### Task instructions
Copy each line of the data that has "contributor" in it.

### Records shown
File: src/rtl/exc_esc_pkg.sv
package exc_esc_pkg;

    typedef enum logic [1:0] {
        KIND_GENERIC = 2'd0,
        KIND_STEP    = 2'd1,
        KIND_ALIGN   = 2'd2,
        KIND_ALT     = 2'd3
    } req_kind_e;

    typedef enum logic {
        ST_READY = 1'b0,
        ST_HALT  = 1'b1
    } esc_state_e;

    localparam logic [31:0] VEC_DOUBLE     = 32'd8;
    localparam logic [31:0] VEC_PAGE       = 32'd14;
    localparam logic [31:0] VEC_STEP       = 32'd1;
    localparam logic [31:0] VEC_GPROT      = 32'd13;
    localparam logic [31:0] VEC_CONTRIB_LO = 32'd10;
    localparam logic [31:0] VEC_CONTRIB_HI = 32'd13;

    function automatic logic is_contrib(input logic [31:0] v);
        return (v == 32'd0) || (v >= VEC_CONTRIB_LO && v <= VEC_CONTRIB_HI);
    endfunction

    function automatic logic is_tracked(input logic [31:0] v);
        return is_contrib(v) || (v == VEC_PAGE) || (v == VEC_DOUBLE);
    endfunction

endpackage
==
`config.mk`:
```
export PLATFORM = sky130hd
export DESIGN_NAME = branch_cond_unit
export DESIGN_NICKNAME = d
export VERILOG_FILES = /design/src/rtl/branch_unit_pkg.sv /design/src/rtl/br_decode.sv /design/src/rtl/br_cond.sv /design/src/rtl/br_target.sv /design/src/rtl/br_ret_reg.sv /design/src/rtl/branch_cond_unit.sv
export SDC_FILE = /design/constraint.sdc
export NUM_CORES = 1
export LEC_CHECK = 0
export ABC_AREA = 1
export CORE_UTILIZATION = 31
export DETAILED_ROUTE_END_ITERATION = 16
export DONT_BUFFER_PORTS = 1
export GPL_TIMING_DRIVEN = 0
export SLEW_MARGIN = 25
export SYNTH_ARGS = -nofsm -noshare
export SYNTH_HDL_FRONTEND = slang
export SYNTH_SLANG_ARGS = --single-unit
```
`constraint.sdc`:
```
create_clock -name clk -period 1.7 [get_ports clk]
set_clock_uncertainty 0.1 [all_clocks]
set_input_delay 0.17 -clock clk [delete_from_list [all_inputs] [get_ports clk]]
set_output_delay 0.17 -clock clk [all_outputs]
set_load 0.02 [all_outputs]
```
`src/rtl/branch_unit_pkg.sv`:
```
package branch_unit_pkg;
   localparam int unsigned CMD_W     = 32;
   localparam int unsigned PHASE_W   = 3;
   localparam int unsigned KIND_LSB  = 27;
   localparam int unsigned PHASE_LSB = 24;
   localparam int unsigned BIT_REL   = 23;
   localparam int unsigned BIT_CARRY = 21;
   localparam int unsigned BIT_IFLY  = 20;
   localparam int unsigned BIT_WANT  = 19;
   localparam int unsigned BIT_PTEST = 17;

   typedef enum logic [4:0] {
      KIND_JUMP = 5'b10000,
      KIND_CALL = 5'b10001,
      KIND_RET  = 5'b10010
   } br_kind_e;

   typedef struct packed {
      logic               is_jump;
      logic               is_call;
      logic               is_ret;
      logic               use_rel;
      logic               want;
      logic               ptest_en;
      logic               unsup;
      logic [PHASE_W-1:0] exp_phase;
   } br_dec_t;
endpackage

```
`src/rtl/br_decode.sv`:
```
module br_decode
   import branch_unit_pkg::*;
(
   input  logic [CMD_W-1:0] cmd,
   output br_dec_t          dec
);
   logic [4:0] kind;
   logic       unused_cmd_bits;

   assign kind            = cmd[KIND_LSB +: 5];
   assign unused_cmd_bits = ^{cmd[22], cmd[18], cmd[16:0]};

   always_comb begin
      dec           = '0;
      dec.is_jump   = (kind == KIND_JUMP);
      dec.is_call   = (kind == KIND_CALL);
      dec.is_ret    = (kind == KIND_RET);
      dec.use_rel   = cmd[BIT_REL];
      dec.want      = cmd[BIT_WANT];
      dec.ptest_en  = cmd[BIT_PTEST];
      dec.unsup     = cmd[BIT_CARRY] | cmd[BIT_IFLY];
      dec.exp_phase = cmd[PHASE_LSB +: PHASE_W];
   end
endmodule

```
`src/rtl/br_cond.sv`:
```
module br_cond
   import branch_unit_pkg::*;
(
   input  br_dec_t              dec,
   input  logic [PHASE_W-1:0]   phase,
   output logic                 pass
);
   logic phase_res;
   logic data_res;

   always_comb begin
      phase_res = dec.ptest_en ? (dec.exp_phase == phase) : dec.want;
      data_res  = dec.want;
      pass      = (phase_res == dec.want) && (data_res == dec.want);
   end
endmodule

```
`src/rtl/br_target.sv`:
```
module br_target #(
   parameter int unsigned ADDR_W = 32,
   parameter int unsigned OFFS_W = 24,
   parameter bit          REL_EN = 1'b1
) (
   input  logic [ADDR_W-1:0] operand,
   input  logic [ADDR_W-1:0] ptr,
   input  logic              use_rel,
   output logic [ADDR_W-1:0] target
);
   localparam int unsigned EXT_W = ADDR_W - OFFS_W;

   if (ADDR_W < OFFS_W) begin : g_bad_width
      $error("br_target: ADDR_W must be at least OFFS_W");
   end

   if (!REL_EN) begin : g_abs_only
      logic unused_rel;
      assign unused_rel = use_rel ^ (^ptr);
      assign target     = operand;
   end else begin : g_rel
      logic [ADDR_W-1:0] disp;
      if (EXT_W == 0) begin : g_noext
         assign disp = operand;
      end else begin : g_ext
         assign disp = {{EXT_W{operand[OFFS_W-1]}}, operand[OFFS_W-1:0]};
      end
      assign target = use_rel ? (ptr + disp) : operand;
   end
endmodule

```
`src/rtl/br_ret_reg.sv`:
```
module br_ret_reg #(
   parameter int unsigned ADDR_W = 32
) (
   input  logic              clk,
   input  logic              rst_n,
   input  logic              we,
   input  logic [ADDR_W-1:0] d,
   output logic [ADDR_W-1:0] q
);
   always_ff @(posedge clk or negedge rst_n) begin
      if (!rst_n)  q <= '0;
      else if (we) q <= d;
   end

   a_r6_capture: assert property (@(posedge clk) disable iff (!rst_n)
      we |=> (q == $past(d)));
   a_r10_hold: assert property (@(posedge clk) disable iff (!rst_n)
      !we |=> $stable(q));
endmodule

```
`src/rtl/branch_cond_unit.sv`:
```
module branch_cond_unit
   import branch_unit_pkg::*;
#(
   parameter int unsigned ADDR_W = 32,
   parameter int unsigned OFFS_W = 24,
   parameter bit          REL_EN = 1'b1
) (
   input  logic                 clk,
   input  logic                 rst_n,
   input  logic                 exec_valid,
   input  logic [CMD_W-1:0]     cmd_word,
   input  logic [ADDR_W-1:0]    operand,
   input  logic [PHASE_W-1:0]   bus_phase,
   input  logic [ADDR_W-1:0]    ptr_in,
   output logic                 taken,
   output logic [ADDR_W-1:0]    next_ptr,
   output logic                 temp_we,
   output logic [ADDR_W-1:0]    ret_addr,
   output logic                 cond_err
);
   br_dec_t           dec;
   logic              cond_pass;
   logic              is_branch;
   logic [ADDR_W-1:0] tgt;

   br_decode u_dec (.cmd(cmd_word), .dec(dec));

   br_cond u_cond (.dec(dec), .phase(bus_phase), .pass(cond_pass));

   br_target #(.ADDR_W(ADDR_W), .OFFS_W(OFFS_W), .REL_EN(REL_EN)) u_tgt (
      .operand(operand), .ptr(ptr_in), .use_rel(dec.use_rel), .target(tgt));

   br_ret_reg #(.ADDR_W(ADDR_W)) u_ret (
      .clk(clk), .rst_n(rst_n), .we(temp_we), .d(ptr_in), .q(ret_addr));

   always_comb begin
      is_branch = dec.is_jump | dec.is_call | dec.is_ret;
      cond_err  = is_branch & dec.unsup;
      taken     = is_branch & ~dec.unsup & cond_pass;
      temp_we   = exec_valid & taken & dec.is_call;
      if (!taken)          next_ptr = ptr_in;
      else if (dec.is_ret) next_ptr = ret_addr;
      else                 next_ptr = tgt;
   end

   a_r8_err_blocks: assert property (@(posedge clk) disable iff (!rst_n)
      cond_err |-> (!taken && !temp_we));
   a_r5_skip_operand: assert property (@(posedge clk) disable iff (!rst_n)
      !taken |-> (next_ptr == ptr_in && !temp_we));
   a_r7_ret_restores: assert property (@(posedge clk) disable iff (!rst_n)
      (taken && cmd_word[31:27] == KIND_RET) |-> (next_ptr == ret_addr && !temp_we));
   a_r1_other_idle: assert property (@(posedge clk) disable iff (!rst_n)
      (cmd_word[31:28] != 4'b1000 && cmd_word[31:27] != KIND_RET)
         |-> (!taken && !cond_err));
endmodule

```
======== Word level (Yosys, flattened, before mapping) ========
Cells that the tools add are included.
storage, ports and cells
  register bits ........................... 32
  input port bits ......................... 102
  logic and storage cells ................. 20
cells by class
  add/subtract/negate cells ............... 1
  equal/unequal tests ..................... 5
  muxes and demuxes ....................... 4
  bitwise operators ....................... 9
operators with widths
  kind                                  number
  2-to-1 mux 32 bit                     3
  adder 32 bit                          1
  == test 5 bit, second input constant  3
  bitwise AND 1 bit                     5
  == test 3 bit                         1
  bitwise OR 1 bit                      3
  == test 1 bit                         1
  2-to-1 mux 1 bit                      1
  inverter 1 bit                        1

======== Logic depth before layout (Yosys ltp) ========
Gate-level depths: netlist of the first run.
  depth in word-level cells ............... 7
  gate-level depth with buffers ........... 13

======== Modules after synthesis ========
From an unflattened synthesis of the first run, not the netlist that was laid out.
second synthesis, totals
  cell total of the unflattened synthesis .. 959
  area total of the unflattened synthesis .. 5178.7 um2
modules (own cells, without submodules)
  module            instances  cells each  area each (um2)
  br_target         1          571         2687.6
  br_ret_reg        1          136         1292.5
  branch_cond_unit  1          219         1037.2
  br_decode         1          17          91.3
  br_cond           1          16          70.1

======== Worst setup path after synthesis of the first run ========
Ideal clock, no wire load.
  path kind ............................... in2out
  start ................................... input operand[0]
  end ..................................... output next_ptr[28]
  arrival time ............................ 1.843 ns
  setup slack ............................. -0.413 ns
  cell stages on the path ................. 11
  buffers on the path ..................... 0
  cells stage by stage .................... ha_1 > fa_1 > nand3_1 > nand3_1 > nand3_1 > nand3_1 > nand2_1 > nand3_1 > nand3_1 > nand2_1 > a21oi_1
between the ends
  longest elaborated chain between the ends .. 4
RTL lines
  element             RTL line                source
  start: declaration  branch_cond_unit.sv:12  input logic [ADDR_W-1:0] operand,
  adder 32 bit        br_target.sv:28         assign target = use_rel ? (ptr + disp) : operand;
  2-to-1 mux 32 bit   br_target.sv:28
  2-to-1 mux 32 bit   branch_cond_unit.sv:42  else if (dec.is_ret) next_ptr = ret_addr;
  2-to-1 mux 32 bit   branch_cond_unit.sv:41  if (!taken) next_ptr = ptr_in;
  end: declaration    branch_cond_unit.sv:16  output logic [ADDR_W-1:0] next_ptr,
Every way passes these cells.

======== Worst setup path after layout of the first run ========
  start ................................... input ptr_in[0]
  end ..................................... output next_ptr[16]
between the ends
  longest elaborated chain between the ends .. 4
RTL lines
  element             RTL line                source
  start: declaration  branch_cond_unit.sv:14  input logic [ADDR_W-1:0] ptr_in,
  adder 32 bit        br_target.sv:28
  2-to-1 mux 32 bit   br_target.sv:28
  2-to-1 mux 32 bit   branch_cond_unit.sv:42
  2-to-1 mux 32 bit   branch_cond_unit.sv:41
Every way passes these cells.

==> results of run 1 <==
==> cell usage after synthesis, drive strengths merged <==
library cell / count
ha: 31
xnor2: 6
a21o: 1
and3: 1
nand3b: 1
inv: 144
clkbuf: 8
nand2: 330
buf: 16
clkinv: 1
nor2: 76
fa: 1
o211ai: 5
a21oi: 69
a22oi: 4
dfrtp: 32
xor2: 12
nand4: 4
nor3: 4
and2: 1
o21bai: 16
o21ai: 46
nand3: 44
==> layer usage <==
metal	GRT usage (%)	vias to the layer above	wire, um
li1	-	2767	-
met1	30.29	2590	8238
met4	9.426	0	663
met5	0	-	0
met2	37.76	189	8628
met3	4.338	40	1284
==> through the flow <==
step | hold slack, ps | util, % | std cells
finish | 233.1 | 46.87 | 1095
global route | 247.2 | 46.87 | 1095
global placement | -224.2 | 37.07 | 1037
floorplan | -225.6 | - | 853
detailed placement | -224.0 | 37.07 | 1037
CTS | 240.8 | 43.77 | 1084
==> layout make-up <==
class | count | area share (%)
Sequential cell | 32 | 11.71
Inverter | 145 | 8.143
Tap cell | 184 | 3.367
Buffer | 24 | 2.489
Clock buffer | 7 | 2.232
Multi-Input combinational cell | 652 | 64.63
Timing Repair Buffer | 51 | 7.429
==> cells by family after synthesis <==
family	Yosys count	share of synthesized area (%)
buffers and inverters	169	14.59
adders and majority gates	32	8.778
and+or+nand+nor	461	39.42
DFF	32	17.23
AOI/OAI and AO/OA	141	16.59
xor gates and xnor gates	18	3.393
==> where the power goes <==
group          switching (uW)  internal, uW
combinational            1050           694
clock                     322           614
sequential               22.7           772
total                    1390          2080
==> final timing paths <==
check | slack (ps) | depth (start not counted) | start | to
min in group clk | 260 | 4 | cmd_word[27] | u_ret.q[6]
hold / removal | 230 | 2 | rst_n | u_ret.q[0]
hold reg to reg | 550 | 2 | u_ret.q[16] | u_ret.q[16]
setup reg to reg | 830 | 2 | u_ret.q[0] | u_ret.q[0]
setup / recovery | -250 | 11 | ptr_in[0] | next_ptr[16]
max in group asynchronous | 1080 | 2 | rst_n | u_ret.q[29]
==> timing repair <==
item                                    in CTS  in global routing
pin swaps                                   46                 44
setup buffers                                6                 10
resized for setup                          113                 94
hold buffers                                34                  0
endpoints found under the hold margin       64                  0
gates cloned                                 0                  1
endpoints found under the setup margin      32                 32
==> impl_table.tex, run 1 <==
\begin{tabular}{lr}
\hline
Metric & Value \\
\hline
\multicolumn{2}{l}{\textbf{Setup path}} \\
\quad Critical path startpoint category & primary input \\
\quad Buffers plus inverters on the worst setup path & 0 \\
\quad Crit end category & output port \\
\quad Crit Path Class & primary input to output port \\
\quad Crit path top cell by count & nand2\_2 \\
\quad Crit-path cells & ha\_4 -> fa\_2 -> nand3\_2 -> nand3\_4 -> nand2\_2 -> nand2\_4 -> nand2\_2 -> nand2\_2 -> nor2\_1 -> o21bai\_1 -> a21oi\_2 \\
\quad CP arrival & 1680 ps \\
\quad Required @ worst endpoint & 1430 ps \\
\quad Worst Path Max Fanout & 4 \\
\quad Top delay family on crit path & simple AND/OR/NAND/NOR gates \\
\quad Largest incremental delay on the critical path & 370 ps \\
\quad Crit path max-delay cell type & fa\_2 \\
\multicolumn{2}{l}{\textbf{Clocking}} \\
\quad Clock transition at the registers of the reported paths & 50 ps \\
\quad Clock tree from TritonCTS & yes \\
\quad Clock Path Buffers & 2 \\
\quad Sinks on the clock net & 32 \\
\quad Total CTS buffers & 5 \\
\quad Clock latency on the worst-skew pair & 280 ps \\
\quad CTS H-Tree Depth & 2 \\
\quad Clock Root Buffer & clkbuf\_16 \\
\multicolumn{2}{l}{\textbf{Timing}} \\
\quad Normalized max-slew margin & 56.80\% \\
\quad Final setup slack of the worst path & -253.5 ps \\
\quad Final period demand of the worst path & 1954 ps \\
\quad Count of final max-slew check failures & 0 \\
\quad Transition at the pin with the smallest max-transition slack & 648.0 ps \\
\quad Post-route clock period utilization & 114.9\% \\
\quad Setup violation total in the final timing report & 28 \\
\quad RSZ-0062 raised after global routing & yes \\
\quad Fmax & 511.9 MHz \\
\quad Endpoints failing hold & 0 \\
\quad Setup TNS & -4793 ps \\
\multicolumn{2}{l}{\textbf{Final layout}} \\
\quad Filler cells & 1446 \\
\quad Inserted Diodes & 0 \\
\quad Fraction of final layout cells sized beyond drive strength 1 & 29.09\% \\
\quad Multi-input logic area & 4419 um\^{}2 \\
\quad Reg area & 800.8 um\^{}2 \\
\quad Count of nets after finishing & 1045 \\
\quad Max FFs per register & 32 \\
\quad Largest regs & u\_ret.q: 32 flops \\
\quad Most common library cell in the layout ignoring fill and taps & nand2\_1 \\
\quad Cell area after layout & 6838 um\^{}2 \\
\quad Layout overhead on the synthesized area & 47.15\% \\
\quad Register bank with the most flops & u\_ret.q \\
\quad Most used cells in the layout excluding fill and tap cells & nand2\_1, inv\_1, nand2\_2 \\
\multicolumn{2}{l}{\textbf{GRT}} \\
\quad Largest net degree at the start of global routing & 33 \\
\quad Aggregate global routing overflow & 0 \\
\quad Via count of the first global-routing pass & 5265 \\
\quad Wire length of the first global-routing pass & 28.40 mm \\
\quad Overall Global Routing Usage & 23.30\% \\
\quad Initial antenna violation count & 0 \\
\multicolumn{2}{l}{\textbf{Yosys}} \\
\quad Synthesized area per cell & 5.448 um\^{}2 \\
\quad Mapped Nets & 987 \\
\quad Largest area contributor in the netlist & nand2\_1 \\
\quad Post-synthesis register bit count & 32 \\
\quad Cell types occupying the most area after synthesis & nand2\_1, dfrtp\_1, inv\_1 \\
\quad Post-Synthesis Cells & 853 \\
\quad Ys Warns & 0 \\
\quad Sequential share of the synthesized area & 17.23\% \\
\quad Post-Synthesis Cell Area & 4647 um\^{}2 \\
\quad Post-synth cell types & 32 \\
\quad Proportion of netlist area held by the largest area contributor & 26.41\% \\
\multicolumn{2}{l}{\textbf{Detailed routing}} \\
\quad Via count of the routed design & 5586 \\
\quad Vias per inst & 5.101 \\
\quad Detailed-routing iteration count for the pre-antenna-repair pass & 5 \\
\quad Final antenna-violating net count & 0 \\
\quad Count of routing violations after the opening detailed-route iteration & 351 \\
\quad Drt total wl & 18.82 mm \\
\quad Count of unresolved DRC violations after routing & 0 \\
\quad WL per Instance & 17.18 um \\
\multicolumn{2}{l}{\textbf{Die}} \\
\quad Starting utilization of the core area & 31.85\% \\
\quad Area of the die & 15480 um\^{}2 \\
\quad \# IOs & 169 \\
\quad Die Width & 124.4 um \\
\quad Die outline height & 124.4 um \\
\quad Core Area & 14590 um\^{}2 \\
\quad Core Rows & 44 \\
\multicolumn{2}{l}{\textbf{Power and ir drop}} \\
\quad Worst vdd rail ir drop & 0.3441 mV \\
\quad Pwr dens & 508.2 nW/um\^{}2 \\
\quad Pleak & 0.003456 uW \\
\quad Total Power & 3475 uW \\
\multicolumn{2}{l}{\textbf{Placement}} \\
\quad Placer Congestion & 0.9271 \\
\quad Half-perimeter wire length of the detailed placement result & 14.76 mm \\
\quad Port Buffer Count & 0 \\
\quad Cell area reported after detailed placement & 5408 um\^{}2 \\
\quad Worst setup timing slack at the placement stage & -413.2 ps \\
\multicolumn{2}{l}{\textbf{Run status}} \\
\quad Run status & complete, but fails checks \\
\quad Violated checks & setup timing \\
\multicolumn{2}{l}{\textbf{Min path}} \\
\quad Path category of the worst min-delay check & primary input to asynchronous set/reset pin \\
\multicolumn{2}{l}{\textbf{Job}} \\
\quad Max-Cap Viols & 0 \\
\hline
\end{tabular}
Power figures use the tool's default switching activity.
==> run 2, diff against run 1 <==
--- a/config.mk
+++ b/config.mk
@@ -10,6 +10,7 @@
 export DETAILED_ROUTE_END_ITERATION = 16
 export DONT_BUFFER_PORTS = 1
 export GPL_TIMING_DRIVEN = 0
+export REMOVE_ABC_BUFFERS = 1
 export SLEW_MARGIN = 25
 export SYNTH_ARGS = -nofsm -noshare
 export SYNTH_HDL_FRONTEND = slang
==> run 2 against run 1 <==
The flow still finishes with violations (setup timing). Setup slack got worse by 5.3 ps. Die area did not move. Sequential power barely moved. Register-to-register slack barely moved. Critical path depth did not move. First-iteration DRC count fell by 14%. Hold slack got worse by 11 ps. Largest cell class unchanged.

### Answer space
\quad Largest area contributor in the netlist & nand2\_1 \\
\quad Proportion of netlist area held by the largest area contributor & 26.41\% \\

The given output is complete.